Trifluoroacetic Acid as a Molecular Probe for the Dense Phase in Liquid-Liquid Phase-Separating Peptide Systems

Abstract

Although trifluoroacetic acid (TFA) is not typically considered a Hofmeister reagent, it has been demonstrated to modulate biocoacervation. We show that TFA can be employed to probe specific interactions in coacervating bioinspired peptide phenylalanine (Phe) ¹⁹F-labeled at a single site, altering its liquid-liquid phase separation (LLPS) behavior. Solid-state nuclear magnetic resonance (NMR) spectroscopy revealed two dynamically distinct binding modes of TFA with Phe, resulting in a structured, dipolar-ordered complex and a more dynamic complex, highlighting the proximity between TFA and Phe.
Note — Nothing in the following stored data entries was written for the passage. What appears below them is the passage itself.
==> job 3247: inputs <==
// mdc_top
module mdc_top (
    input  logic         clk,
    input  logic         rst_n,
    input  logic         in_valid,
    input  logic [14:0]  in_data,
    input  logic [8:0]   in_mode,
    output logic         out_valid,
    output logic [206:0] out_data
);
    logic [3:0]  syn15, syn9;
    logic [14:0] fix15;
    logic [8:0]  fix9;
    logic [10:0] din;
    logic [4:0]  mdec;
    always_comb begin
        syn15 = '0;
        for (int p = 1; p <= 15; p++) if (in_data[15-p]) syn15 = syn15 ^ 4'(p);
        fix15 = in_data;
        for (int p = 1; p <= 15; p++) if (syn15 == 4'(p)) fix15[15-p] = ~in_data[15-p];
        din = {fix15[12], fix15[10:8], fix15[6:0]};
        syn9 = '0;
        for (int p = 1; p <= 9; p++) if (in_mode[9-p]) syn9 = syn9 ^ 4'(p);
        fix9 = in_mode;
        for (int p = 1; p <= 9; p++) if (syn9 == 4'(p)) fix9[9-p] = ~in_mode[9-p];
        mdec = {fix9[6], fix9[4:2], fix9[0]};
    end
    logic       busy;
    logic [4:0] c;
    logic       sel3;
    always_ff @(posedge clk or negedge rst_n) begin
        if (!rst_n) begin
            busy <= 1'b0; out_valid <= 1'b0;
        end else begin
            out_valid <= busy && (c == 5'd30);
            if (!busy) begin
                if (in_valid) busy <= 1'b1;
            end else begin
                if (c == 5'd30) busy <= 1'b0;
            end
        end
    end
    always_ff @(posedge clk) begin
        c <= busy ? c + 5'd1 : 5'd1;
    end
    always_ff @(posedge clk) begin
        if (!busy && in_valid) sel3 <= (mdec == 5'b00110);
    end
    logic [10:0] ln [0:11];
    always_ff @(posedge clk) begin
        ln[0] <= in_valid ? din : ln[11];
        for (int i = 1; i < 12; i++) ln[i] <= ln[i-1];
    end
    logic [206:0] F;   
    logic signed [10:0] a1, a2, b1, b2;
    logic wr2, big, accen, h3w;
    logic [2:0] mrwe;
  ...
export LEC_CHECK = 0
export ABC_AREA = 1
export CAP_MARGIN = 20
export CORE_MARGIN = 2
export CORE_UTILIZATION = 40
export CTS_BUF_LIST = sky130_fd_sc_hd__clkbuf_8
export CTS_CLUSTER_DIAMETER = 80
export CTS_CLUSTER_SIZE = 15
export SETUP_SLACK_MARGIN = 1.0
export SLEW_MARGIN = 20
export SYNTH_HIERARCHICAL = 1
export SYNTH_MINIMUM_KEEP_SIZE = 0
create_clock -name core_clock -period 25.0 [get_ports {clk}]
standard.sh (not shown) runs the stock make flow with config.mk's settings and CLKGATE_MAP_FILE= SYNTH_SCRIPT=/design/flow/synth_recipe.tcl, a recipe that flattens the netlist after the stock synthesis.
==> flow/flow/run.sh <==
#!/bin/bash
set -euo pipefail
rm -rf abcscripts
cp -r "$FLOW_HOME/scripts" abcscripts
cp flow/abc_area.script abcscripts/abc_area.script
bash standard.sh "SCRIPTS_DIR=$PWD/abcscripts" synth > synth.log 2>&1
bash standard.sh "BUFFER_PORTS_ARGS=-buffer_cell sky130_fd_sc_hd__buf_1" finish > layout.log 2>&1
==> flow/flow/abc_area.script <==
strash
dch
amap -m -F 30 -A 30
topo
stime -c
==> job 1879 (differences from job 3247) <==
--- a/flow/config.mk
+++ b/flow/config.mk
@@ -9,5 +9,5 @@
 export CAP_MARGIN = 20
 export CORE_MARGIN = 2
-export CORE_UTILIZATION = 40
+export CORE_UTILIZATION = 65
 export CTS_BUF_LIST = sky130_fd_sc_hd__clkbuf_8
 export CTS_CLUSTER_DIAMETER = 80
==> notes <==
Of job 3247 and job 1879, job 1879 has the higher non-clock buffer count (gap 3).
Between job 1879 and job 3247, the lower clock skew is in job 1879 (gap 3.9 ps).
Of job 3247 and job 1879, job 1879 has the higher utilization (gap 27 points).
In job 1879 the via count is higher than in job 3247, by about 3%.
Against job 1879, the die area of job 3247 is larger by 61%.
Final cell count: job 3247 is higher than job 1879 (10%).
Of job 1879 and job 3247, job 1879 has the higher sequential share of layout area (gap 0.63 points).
What follows belongs to an exercise in optimizing a design on an open flow for small area, a short achievable clock period and few clock cycles; a production flow would make more cautious choices. Only simulation tests tie the RTL to the original design; equivalence was not proved. Power and IR drop assume default switching activity.

==> 02-14 <==
==> flow/design.v <==
package isaPkg;
	typedef enum logic [3:0] {
		OP_LDUR,
		OP_STUR,
		OP_ADD,
		OP_ADDI,
		OP_SUB,
		OP_AND,
		OP_ORR,
		OP_CBZ,
		OP_CBNZ,
		OP_B,
		OP_HALT,
		OP_ILLEGAL
	} opcodeT;
	typedef enum logic [2:0] {
		ALU_ADD   = 3'd0,
		ALU_SUB   = 3'd1,
		ALU_AND   = 3'd2,
		ALU_ORR   = 3'd3,
		ALU_PASSB = 3'd4
	} aluFuncT;
	typedef enum logic [1:0] {
		SRC_REG  = 2'b00,
		SRC_DIMM = 2'b01,  
		SRC_IIMM = 2'b10   
	} aluSrcT;
endpackage
package hostPkg;
	typedef enum logic [2:0] {
		IDLE,
		FETCH,
		DECODE,
		EXECUTE,
		MEMORY,
		WRITEBACK,
		HALTED,
		FAULT
	} seqStateT;
	typedef enum logic [1:0] {
		REG_CTRL,
		REG_STATUS,
		REGION_IMEM,
		REGION_DMEM
	} apbRegionT;
endpackage
`timescale 1ns/1ps
module legv8Top (
	input  logic                       clk,
	input  logic                       rst,
	input  logic                       pSel,
	input  logic                       pEnable,
	input  logic                       pWrite,
	input  logic [12-1:0] pAddr,
	input  logic [32-1:0]     pWdata,
	output logic [32-1:0]     pRdata,
	output logic                       pReady,
	output logic                       pSlvErr
);
	logic [31:0] imem [64];
	logic [31:0] dmem [64];
	logic [31:0] regs [31];  
	logic [30:0] zreg;       
	logic [63:0] dzero;      
	logic        running, halted, fault;
	logic [7:0]  pc;     
	logic [7:0]  pc1;    
	logic [31:0] ir;
	logic [4:0]  rb;     
	logic [31:0] prd;
	logic        errReg;
	logic        hwImem, hwDmem;
	logic [5:0]  hwAddr;
	logic        wValid, wLoad, wStore;
	logic [4:0]  wRd;
	logic [31:0] wData;  
	logic [15:0] wLo, wHiA, wHiB, wHi;
	logic        wC16;
	logic [1:0]  wHiOp;
	logic        wZero;  
	logic [63:0] wSel;   
	logic        w2Valid;
	logic [4:0]  w2Rd;
	logic [31:0] w2Data;
	logic        w2Zero;
	function automatic logic [63:0] onehot64(input logic [5:0] x);
		onehot64 = '0;
		onehot64[x] = 1'b1;
	endfunction
	function automatic logic [30:0] regSel(input logic [4:0] x);
		regSel = '0;
		if (x != 5'd31) regSel[x] = 1'b1;
	endfunction
	function automatic logic [63:0] sumSel(input logic [5:0] x, input logic [5:0] y,
			input logic cin);
		logic [5:0] h, g;
		logic [5:0] kb;
		logic m, c;
		h = x ^ y;
		g = x & y;
		for (int k = 0; k < 64; k++) begin
			kb = 6'(k);
			m = 1'b1;
			for (int i = 0; i < 6; i++) begin
				c = (i == 0) ? cin : (g[i - 1] | (h[i - 1] & !kb[i - 1]));
				m = m & ((h[i] ^ c) == kb[i]);
			end
			sumSel[k] = m;
		end
	endfunction
	logic aligned, isCtrlStatus, isMem, accessErr, hostWr, startNow, hostSetupWr;
	logic [63:0] hostSel, hwSel;
	assign aligned = pAddr[1:0] == 2'b00;
	assign isCtrlStatus = pAddr[11:10] == 2'b00 && pAddr[9:3] == '0 && aligned;
	assign isMem = (pAddr[11:10] == 2'b01 || pAddr[11:10] == 2'b10) && pAddr[9:8] == 2'b00
		&& aligned;
	assign accessErr = !(isCtrlStatus || isMem) || (running && isMem);
	assign hostWr = pSel && pEnable && pWrite && !accessErr;
	assign startNow = hostWr && pAddr[11:10] == 2'b00 && !pAddr[2] && pWdata[0] && !running;
	assign hostSetupWr = pSel && !pEnable && pWrite && !accessErr;
	assign hostSel = onehot64(pAddr[7:2]);
	assign hwSel = onehot64(hwAddr) & {64{pSel && pEnable}};
	always_ff @(posedge clk) begin
		if (rst) begin
			hwImem <= 1'b0;
			hwDmem <= 1'b0;
		end else begin
			hwImem <= hostSetupWr && pAddr[11:10] == 2'b01;
			hwDmem <= hostSetupWr && pAddr[11:10] == 2'b10;
		end
		hwAddr <= pAddr[7:2];
	end
	logic [10:0] op;
	logic isLdur, isStur, isAdd, isAddi, isSub, isAnd, isOrr, isCbz, isCbnz, isB, isHalt;
	logic illegal, regWe, usesRn, usesRb;
	assign op = ir[31:21];
	assign isLdur = op == 11'b11111000010;
	assign isStur = op == 11'b11111000000;
	assign isAdd = op == 11'b10001011000;
	assign isAddi = op[10:1] == 10'b1001000100;
	assign isSub = op == 11'b11001011000;
	assign isAnd = op == 11'b10001010000;
	assign isOrr = op == 11'b10101010000;
	assign isCbz = op[10:3] == 8'b10110100;
	assign isCbnz = op[10:3] == 8'b10110101;
	assign isB = op[10:5] == 6'b000101;
	assign isHalt = op == 11'b11111111111;
	assign illegal = !(isLdur || isStur || isAdd || isAddi || isSub || isAnd || isOrr
		|| isCbz || isCbnz || isB || isHalt);
	assign regWe = isLdur || isAdd || isAddi || isSub || isAnd || isOrr;
	assign usesRn = isLdur || isStur || isAdd || isAddi || isSub || isAnd || isOrr;
	assign usesRb = isStur || isAdd || isSub || isAnd || isOrr || isCbz || isCbnz;
	logic [4:0] rn, rd;
	logic aW, aW2, bW, bW2, tW, tW2, stall, tZero;
	logic [30:0] rnSel, rbSel;
	logic [31:0] a, b;
	assign rn = ir[9:5];
	assign rd = ir[4:0];
	assign aW = wValid && wRd == rn;
	assign bW = wValid && wRd == rb;
	assign tW = wValid && wRd == rd;
	assign aW2 = w2Valid && w2Rd == rn && !aW;
	assign bW2 = w2Valid && w2Rd == rb && !bW;
	assign tW2 = w2Valid && w2Rd == rd && !tW;
	assign stall = wLoad && ((usesRn && aW) || (usesRb && bW));
	assign rnSel = regSel(rn);
	assign rbSel = regSel(rb);
	logic [31:0] regA, regB;
	always_comb begin
		regA = '0;
		regB = '0;
		for (int i = 0; i < 31; i++) begin
			regA = regA | (regs[i] & {32{rnSel[i]}});
			regB = regB | (regs[i] & {32{rbSel[i]}});
		end
	end
	assign a = aW ? wData : aW2 ? w2Data : regA;
	assign b = bW ? wData : bW2 ? w2Data : regB;
	assign tZero = tW ? wZero : tW2 ? w2Zero : !(|(~zreg & regSel(rd)));
	logic [31:0] opB;
	logic [16:0] sumLo;
	logic [15:0] aluLo;
	logic [1:0] hiOp;
	logic c2;
	logic [63:0] memSel;
	assign opB = isAddi ? {20'd0, ir[21:10]} : isSub ? ~b : b;
	assign sumLo = {1'b0, a[15:0]} + {1'b0, opB[15:0]} + {16'd0, isSub};
	always_comb begin
		if (isAnd) aluLo = a[15:0] & b[15:0];
		else if (isOrr) aluLo = a[15:0] | b[15:0];
		else if (isStur) aluLo = b[15:0];  
		else aluLo = sumLo[15:0];
	end
	assign hiOp = isAnd ? 2'd1 : isOrr ? 2'd2 : isStur ? 2'd3 : 2'd0;
	always_comb begin
		case (wHiOp)
			2'd1: wHi = wHiA & wHiB;
			2'd2: wHi = wHiA | wHiB;
			2'd3: wHi = wHiB;
			default: wHi = wHiA + wHiB + {15'd0, wC16};
		endcase
	end
	assign wData = {wHi, wLo};
	logic aluZero;
	always_comb begin
		if (isAnd) aluZero = (a & b) == '0;
		else if (isOrr) aluZero = (a | b) == '0;
		else aluZero = &((a ^ opB) ~^ {a[30:0] | opB[30:0], isSub});
	end
	assign c2 = (a[1] & ir[13]) | ((a[1] ^ ir[13]) & a[0] & ir[12]);
	assign memSel = sumSel(a[7:2], ir[19:14], c2);
	logic [63:0] dSel, dWsel;
	logic [31:0] dRd;
	logic exec;
	assign exec = running && !stall;
	assign dSel = running ? wSel : hostSel;
	always_comb begin
		dRd = '0;
		for (int i = 0; i < 64; i++) dRd = dRd | (dmem[i] & {32{dSel[i]}});
	end
	assign dWsel = running ? wSel & {64{wStore}} : hwSel & {64{hwDmem}};
	logic [31:0] dWdata;
	logic dWzero, dRzero;
	assign dWdata = running ? wData : pWdata;
	assign dWzero = running ? wZero : pWdata == '0;
	for (genvar i = 0; i < 64; i++) begin : gDmem
		always_ff @(posedge clk) begin
			if (dWsel[i]) begin
				dmem[i] <= dWdata;
				dzero[i] <= dWzero;
			end
		end
	end
	assign dRzero = |(dzero & wSel);
	always_ff @(posedge clk) begin
		if (rst) begin
			wValid <= 1'b0;
			wLoad <= 1'b0;
			wStore <= 1'b0;
			w2Valid <= 1'b0;
		end else begin
			wValid <= exec && regWe && rd != 5'd31;
			wLoad <= exec && isLdur && rd != 5'd31;
			wStore <= exec && isStur;
			w2Valid <= wValid;
		end
		wRd <= rd;
		wLo <= aluLo;
		wHiA <= a[31:16];
		wHiB <= opB[31:16];
		wC16 <= sumLo[16];
		wHiOp <= hiOp;
		wZero <= isStur ? b == '0 : aluZero;
		wSel <= memSel;
		w2Rd <= wRd;
		w2Data <= wLoad ? dRd : wData;
		w2Zero <= wLoad ? dRzero : wZero;
	end
	for (genvar i = 0; i < 31; i++) begin : gRegs
		always_ff @(posedge clk) begin
			if (w2Valid && w2Rd == 5'(i)) begin
				regs[i] <= w2Data;
				zreg[i] <= w2Zero;
			end
		end
	end
	logic taken, takenB, takenC;
	logic [7:0] targetB, targetC, nextPc;
	logic [63:0] selA, iSel;
	logic [31:0] iRd;
	assign takenB = isB;
	assign takenC = (isCbz && tZero) || (isCbnz && !tZero);
	assign taken = takenB || takenC;
	assign targetB = pc + ir[7:0];
	assign targetC = pc + ir[12:5];
	assign nextPc = takenB ? targetB : takenC ? targetC : pc1;
	assign selA = running ? onehot64(pc1[5:0]) : hostSel;
	assign iSel = !running ? selA : takenB ? sumSel(pc[5:0], ir[5:0], 1'b0)
		: takenC ? sumSel(pc[5:0], ir[10:5], 1'b0) : selA;
	always_comb begin
		iRd = '0;
		for (int i = 0; i < 64; i++) iRd = iRd | (imem[i] & {32{iSel[i]}});
	end
	for (genvar i = 0; i < 64; i++) begin : gImem
		always_ff @(posedge clk) begin
			if (hwImem && hwSel[i]) begin
				imem[i] <= pWdata;
			end
		end
	end
	always_ff @(posedge clk) begin
		if (!stall) begin
			ir <= iRd;
			rb <= iRd[28] ? iRd[4:0] : iRd[20:16];
		end
	end
	always_ff @(posedge clk) begin
		if (rst) begin
			running <= 1'b0;
			halted <= 1'b0;
			fault <= 1'b0;
			pc <= '0;
			pc1 <= 8'd1;
		end else if (running) begin
			if (isHalt) begin
				running <= 1'b0;
				halted <= 1'b1;
			end else if (illegal) begin
				running <= 1'b0;
				fault <= 1'b1;
			end else if (!stall) begin
				pc <= nextPc;
				pc1 <= nextPc + 8'd1;
			end
		end else if (startNow) begin
			running <= 1'b1;
			halted <= 1'b0;
			fault <= 1'b0;
			pc <= '0;
			pc1 <= 8'd1;
		end
	end
	logic [31:0] status;
	assign status = {16'd0, pc, 5'd0, fault || (running && illegal),
		halted || (running && isHalt), running && !isHalt && !illegal};
	always_ff @(posedge clk) begin
		errReg <= accessErr;
		if (pAddr[11:10] == 2'b01) prd <= iRd;
		else if (pAddr[11:10] == 2'b10) prd <= dRd;
		else if (pAddr[11:10] == 2'b00 && pAddr[2]) prd <= status;
		else prd <= '0;
	end
	assign pRdata = prd;
	assign pReady = 1'b1;
	assign pSlvErr = errReg;
endmodule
Quantum chemistry modeling of ¹⁹F chemical shift differences indicates that the structured complex is formed by the intercalation of one TFA molecule between two stacked Phe aromatic rings, possibly contributing to the stabilization of the condensed dense phase. Thus, we propose that TFA can be used as a convenient molecular probe in ¹⁹F NMR-based studies of the structure and dynamics of the dense phase in LLPS peptide systems.

Figure 1

(A) Brightfield optical microscopy observation and DLS number-based size distributions of the phase separation behavior of unlabeled (i.e., no ¹⁹F) GY23 with different counterions. Corresponding intensity- and volume-based plots can be found in Figure S2. (B) LLPS phase diagrams as a function of pH and GY23 concentration at varying TFA:peptide stoichiometry and ionic strength (colored dots). Unlabeled GY23 is used here. The LLPS conditions were determined by the appearance of droplets in brightfield microscopic images and in diagrams, demarcated by the dotted lines and colored space. IS: the ionic strength of the buffers tested. The maximum peptide concentration tested is 1 mM.

Figure 2

1D ¹⁹F MAS NMR spectrum and 2D overlay of ¹H–¹⁹F cross-polarization (CP) HETCOR spectra using CP mixing times of 1 ms (red) and 2 ms (black) for samples with TFA:peptide ratio of (A) 9:1 and (B) 0.7:1. The pulse sequence used in the experiments is reported in Figure S3. (C) Overlay of one pulse 1D ¹⁹F MAS spectra with two horizontal slices from corresponding 2D ¹H–¹⁹F CP HETCOR of the sample with a TFA:peptide ratio of 0.7:1. Slices were taken at 7.01 ppm (¹H) corresponding to the resonances of the aromatic protons of Phe. Spinning sidebands are marked with an asterisk.

Figure 3

2D ¹⁹F–¹⁹F correlation spectra of the condensed dense phase samples with a (A) TFA:peptide ratio of 9:1 and a (B) TFA:peptide ratio of 0.7:1. Dipolar-assisted rotational resonance (DARR) spectra for a (C) TFA:peptide ratio of 9:1 and a (D) TFA:peptide ratio of 0.7:1.

Figure 4

2D ¹H–¹⁹F HetNOE spectra recorded on samples with different TFA:peptide ratios. The pulse sequence is included in Figure S3. (A) ¹H-Phe/¹⁹F-Phe cross-peak showed a different sign than ¹H-Phe/TFA peak for sample TFA:peptide = 9:1. (B) Mixing peaks showed the same negative phase in TFA:peptide = 0.7:1. (C) Spectrum was recorded by using the isotropic peptide solution at pH 3.5. The w₁(¹H) profile taken at −120 ppm (¹⁹F-Phe) exhibits three groups of cross-peaks at δ{¹H} = 2.41, 6.95, and 8.41 ppm.

Figure 5

Energy-optimized geometries and ¹⁹F chemical shift variations of (A) with two stacked toluene (methylbenzene) molecules substituted with a fluorine atom at the methylbenzene ring used to model the phenylalanine residue. (B) Intercalated and (C) lateral configuration of TFA with two fluorinated toluene molecules calculated using Gaussian 16. The ¹⁹F chemical shift variations, Δδ (ppm), are reported as the difference of the calculated ¹⁹F chemical shifts in the reported configuration and with the constituent molecules displaced from each other by more than 11 Å and averaged for the three fluorine atoms of TFA. Additional explored geometries are in Figure S6.